▶ [What to produce]
Both the line below containing "[worst max-delay path, cell" and the line containing "o31ai_1,640", along with every line between them, should be repeated exactly; no other line belongs in the answer.

▶ [Source information]

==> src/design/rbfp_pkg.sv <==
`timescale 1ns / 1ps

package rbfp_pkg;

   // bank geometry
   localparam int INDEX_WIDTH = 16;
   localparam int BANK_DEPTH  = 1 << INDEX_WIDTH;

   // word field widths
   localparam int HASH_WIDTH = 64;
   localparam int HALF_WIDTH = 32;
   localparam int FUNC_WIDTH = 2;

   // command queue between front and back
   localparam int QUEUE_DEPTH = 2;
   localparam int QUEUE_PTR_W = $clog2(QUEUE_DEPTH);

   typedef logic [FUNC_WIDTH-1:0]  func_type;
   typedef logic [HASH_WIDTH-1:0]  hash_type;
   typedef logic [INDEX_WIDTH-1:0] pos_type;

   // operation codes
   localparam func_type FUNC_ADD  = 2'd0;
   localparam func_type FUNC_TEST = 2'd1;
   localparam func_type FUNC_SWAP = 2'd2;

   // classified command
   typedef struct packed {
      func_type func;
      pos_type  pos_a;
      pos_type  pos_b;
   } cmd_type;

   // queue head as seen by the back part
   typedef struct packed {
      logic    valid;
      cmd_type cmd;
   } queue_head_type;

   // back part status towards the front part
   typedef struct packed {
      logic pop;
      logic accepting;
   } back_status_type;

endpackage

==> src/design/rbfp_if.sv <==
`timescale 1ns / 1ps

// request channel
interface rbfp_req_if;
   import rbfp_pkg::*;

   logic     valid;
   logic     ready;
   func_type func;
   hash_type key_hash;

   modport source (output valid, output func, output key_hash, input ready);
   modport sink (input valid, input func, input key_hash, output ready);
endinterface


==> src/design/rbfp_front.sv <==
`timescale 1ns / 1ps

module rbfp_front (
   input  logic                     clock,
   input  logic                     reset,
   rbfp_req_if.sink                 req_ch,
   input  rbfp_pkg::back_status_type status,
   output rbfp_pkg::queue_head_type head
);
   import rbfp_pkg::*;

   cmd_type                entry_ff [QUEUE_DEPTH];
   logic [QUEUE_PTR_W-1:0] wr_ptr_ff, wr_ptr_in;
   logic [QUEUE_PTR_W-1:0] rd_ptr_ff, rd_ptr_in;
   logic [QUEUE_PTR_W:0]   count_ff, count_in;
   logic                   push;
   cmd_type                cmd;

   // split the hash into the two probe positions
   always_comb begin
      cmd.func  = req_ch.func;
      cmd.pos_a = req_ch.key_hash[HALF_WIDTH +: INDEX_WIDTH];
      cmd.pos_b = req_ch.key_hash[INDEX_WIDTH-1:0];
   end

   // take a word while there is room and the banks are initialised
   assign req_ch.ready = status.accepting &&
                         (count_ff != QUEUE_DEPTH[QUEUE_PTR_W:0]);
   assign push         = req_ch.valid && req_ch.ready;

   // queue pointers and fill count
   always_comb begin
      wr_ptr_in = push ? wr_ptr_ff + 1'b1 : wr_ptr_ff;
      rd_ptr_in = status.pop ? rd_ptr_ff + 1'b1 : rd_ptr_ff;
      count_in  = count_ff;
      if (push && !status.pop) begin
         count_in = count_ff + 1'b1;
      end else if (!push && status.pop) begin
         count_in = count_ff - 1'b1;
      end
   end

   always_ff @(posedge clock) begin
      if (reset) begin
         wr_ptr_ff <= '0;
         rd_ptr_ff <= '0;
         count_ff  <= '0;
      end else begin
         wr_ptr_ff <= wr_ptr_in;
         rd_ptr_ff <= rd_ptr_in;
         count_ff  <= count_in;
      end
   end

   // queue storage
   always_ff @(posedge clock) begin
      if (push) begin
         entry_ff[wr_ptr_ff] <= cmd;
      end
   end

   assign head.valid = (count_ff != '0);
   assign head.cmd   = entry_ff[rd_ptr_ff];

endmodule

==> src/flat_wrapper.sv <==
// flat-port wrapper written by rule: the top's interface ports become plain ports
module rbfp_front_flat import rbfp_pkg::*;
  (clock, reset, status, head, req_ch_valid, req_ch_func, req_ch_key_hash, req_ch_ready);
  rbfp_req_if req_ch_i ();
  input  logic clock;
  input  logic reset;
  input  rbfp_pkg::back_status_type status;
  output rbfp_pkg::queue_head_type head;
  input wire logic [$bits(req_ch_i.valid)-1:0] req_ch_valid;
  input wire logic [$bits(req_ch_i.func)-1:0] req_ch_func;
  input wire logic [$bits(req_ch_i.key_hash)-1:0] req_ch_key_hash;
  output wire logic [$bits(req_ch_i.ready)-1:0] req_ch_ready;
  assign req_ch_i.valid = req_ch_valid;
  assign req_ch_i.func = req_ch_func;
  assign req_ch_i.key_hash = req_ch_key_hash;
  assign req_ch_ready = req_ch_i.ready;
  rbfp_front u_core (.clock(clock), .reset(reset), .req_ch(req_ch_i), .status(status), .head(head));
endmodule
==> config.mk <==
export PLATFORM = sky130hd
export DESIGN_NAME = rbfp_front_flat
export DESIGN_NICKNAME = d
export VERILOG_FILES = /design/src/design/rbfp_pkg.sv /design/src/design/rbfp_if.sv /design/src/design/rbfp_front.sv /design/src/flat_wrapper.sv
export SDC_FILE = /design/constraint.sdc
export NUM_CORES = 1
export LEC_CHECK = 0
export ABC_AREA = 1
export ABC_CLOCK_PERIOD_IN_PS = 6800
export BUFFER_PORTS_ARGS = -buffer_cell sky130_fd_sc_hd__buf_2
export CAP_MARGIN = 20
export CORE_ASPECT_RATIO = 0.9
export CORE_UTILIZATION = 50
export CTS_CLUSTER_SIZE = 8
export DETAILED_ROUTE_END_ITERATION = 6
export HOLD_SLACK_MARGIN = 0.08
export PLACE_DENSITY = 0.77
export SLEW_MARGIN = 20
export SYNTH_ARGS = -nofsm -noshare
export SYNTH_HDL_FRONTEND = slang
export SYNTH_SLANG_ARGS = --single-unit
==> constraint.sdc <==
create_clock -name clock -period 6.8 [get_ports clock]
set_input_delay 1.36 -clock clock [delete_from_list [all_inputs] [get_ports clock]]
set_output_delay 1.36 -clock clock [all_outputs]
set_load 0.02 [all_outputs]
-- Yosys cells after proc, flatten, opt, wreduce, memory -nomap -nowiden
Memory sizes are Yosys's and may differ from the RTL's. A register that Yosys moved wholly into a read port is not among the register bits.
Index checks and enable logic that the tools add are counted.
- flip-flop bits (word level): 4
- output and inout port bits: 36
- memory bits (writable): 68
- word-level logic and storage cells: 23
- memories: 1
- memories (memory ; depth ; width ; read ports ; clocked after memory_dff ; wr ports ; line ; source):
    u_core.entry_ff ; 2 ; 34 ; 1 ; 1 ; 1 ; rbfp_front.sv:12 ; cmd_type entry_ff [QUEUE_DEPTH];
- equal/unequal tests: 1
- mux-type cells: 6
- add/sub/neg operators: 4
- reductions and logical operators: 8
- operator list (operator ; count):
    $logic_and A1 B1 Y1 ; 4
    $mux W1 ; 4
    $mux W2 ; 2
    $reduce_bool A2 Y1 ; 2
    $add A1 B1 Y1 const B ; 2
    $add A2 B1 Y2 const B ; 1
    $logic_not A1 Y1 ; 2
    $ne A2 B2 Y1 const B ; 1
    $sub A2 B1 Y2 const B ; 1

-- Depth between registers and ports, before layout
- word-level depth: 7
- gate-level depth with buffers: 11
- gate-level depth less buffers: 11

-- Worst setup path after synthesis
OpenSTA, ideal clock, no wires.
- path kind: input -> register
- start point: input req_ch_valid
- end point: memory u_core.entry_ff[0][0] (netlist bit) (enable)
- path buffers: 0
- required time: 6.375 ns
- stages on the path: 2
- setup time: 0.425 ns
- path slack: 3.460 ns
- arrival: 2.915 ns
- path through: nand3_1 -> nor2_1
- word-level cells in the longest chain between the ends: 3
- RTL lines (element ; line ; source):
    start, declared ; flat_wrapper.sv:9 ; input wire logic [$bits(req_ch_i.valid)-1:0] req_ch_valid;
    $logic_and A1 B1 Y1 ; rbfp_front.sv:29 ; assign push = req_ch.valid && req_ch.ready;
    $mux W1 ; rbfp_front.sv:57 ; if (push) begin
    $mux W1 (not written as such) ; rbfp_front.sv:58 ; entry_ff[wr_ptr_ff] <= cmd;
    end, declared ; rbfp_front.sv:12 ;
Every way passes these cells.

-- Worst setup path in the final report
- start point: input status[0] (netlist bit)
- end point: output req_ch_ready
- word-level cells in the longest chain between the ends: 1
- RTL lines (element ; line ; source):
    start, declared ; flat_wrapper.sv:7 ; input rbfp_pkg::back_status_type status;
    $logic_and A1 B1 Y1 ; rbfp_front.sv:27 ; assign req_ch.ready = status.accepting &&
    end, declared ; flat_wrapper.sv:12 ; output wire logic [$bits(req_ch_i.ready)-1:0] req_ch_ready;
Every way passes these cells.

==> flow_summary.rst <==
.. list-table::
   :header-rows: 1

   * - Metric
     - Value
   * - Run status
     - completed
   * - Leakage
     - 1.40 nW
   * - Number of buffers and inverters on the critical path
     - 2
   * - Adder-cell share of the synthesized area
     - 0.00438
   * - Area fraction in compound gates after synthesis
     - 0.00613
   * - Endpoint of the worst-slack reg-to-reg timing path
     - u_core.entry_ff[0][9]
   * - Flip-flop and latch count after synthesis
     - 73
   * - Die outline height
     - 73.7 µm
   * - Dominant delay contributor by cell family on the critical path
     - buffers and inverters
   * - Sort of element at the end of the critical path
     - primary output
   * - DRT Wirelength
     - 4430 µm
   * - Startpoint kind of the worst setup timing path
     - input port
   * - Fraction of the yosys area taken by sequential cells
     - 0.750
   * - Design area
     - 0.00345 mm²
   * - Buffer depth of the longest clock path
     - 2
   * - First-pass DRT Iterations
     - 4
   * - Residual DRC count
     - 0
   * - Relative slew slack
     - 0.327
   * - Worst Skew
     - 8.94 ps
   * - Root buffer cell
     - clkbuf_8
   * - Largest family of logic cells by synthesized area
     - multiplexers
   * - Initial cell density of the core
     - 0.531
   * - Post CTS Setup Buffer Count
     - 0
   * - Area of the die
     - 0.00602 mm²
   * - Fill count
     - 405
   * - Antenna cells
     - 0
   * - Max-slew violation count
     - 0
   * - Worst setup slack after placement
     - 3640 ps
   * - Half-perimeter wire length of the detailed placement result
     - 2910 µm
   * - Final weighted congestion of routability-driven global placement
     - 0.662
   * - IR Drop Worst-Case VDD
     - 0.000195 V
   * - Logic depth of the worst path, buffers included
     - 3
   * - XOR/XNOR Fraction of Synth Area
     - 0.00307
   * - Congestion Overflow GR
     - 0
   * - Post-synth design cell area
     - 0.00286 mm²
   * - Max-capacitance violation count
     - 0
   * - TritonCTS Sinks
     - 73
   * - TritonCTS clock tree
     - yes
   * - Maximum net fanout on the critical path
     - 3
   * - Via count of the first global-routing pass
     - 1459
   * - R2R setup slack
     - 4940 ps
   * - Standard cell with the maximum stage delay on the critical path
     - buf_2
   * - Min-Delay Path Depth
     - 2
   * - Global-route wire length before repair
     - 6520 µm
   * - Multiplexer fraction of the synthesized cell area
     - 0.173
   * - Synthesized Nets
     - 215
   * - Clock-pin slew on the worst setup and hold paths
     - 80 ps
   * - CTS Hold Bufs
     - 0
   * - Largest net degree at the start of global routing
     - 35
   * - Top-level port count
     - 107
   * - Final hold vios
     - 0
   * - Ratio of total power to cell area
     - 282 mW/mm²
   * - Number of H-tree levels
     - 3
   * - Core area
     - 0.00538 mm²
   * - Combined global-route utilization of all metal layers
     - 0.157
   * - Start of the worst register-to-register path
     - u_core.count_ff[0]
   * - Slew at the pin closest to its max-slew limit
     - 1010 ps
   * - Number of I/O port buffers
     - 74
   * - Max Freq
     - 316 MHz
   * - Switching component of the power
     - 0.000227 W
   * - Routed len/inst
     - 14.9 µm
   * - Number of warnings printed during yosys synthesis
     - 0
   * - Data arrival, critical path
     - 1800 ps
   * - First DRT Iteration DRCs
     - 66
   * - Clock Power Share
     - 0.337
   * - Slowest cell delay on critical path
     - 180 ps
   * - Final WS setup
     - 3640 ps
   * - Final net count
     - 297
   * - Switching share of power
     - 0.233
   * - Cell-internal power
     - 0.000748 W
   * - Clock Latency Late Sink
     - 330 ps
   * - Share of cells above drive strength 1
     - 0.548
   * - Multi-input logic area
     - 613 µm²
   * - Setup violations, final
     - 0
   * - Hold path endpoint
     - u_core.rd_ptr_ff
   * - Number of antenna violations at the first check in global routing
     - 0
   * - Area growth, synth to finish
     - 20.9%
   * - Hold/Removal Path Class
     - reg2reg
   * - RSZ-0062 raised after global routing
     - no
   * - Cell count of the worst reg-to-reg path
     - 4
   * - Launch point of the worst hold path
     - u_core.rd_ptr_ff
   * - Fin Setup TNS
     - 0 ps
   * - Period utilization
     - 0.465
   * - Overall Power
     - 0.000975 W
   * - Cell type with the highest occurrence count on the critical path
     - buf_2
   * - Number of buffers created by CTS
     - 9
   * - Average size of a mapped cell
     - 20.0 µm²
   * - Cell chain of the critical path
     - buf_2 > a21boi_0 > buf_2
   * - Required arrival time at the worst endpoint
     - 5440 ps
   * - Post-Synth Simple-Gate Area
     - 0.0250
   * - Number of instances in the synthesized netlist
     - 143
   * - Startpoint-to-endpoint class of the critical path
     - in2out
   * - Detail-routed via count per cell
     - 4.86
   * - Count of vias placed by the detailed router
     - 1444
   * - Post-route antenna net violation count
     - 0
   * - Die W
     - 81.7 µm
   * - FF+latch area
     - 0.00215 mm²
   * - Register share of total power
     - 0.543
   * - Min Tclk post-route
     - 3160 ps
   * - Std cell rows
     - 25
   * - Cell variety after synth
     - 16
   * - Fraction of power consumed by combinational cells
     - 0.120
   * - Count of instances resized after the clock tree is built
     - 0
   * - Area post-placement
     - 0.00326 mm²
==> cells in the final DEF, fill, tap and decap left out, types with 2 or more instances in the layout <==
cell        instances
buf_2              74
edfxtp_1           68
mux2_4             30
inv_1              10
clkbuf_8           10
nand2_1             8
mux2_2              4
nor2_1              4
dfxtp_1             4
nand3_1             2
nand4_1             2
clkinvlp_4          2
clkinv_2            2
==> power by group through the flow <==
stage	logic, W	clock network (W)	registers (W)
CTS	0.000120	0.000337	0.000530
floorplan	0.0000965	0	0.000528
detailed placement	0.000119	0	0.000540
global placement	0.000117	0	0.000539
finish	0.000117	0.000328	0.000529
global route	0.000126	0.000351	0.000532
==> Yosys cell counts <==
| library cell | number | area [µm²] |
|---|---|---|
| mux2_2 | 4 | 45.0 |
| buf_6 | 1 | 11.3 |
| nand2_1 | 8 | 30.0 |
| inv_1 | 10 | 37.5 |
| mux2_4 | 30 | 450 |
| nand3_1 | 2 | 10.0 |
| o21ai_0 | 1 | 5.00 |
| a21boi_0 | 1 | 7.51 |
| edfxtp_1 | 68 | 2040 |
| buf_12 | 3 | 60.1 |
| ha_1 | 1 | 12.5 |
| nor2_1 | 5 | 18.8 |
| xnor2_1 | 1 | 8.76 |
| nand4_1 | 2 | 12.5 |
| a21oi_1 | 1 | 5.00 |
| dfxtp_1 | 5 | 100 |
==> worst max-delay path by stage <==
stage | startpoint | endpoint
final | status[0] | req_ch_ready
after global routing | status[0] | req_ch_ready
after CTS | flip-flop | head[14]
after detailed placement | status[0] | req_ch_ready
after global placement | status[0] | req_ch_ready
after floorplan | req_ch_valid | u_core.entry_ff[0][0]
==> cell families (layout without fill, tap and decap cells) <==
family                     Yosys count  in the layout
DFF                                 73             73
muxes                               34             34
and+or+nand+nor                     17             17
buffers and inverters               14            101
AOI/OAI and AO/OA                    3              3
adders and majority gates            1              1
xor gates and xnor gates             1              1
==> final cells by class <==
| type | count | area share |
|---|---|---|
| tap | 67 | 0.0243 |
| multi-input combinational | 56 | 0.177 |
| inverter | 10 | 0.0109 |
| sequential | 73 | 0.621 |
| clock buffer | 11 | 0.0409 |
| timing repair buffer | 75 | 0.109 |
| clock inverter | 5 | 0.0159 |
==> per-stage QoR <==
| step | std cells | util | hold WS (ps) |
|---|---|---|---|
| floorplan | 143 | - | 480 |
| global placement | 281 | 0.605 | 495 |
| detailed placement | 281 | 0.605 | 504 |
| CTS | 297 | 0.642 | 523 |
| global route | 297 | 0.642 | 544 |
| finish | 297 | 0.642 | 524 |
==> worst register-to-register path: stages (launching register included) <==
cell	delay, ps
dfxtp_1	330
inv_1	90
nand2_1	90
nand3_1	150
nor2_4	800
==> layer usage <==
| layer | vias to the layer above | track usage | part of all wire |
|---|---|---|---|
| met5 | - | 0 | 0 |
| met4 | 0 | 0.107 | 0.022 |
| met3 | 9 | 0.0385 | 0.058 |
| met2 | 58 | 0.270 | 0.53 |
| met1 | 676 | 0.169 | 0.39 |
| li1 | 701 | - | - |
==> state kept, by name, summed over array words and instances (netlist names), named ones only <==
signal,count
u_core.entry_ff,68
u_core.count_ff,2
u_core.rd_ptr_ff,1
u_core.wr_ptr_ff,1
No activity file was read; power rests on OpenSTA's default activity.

--

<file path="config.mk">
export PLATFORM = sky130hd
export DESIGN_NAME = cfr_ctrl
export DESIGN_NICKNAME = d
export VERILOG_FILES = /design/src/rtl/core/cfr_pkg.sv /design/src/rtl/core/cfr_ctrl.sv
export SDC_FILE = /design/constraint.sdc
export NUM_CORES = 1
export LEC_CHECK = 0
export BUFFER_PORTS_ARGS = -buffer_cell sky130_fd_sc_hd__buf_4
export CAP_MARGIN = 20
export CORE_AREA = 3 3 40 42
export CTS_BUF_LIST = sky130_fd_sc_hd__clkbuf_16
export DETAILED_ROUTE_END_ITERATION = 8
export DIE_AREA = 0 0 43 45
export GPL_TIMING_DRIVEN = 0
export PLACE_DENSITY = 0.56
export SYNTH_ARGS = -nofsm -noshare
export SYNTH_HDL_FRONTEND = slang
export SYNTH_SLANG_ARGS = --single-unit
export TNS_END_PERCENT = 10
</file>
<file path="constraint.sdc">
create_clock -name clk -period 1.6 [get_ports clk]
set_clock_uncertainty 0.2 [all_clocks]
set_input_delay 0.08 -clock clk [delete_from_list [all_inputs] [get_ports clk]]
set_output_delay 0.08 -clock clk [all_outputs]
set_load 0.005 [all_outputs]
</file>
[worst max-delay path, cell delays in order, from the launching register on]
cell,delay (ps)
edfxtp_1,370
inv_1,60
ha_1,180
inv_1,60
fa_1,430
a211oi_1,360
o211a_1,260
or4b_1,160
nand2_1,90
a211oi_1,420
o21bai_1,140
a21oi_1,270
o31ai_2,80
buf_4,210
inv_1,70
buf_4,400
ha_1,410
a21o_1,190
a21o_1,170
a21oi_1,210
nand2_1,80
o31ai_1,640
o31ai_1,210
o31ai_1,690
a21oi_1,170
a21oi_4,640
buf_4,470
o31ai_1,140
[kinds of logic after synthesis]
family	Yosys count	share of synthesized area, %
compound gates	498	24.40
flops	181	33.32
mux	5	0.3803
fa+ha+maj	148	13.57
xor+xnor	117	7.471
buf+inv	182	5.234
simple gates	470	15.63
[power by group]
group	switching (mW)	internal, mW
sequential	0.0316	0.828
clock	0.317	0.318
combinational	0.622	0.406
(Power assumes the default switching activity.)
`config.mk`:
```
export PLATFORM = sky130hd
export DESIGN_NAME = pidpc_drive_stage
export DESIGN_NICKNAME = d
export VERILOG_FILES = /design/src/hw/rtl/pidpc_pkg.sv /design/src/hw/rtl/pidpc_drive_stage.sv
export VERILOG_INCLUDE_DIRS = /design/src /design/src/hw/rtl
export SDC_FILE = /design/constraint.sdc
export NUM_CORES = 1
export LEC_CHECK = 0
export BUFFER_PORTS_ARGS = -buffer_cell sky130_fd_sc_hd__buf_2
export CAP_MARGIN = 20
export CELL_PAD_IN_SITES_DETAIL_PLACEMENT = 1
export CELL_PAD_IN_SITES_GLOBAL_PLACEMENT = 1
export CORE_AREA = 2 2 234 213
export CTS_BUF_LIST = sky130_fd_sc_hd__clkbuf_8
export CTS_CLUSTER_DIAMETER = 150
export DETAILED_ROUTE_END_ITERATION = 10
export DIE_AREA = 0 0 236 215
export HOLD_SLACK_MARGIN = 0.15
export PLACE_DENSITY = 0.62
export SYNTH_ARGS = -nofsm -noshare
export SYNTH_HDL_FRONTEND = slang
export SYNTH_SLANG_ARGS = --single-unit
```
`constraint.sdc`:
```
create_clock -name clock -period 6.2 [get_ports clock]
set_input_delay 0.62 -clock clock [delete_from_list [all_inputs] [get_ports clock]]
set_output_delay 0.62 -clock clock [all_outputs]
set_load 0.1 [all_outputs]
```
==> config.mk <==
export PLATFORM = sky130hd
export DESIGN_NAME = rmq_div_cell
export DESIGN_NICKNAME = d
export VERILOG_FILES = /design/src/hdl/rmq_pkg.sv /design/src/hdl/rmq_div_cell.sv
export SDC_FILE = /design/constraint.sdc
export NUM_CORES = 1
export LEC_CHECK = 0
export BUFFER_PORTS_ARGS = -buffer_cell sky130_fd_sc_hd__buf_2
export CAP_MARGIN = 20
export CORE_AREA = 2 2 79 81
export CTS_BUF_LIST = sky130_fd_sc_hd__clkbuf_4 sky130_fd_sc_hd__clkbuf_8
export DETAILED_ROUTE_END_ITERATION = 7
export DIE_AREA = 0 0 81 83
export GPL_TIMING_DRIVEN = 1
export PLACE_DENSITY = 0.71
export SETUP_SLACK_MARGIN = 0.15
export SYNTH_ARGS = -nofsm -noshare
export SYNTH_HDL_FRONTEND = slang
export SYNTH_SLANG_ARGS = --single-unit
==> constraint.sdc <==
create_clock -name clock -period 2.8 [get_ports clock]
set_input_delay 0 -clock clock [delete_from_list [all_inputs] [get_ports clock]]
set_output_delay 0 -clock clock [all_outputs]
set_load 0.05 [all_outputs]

▶ [Answer area]
[worst max-delay path, cell delays in order, from the launching register on]
cell,delay (ps)
edfxtp_1,370
inv_1,60
ha_1,180
inv_1,60
fa_1,430
a211oi_1,360
o211a_1,260
or4b_1,160
nand2_1,90
a211oi_1,420
o21bai_1,140
a21oi_1,270
o31ai_2,80
buf_4,210
inv_1,70
buf_4,400
ha_1,410
a21o_1,190
a21o_1,170
a21oi_1,210
nand2_1,80
o31ai_1,640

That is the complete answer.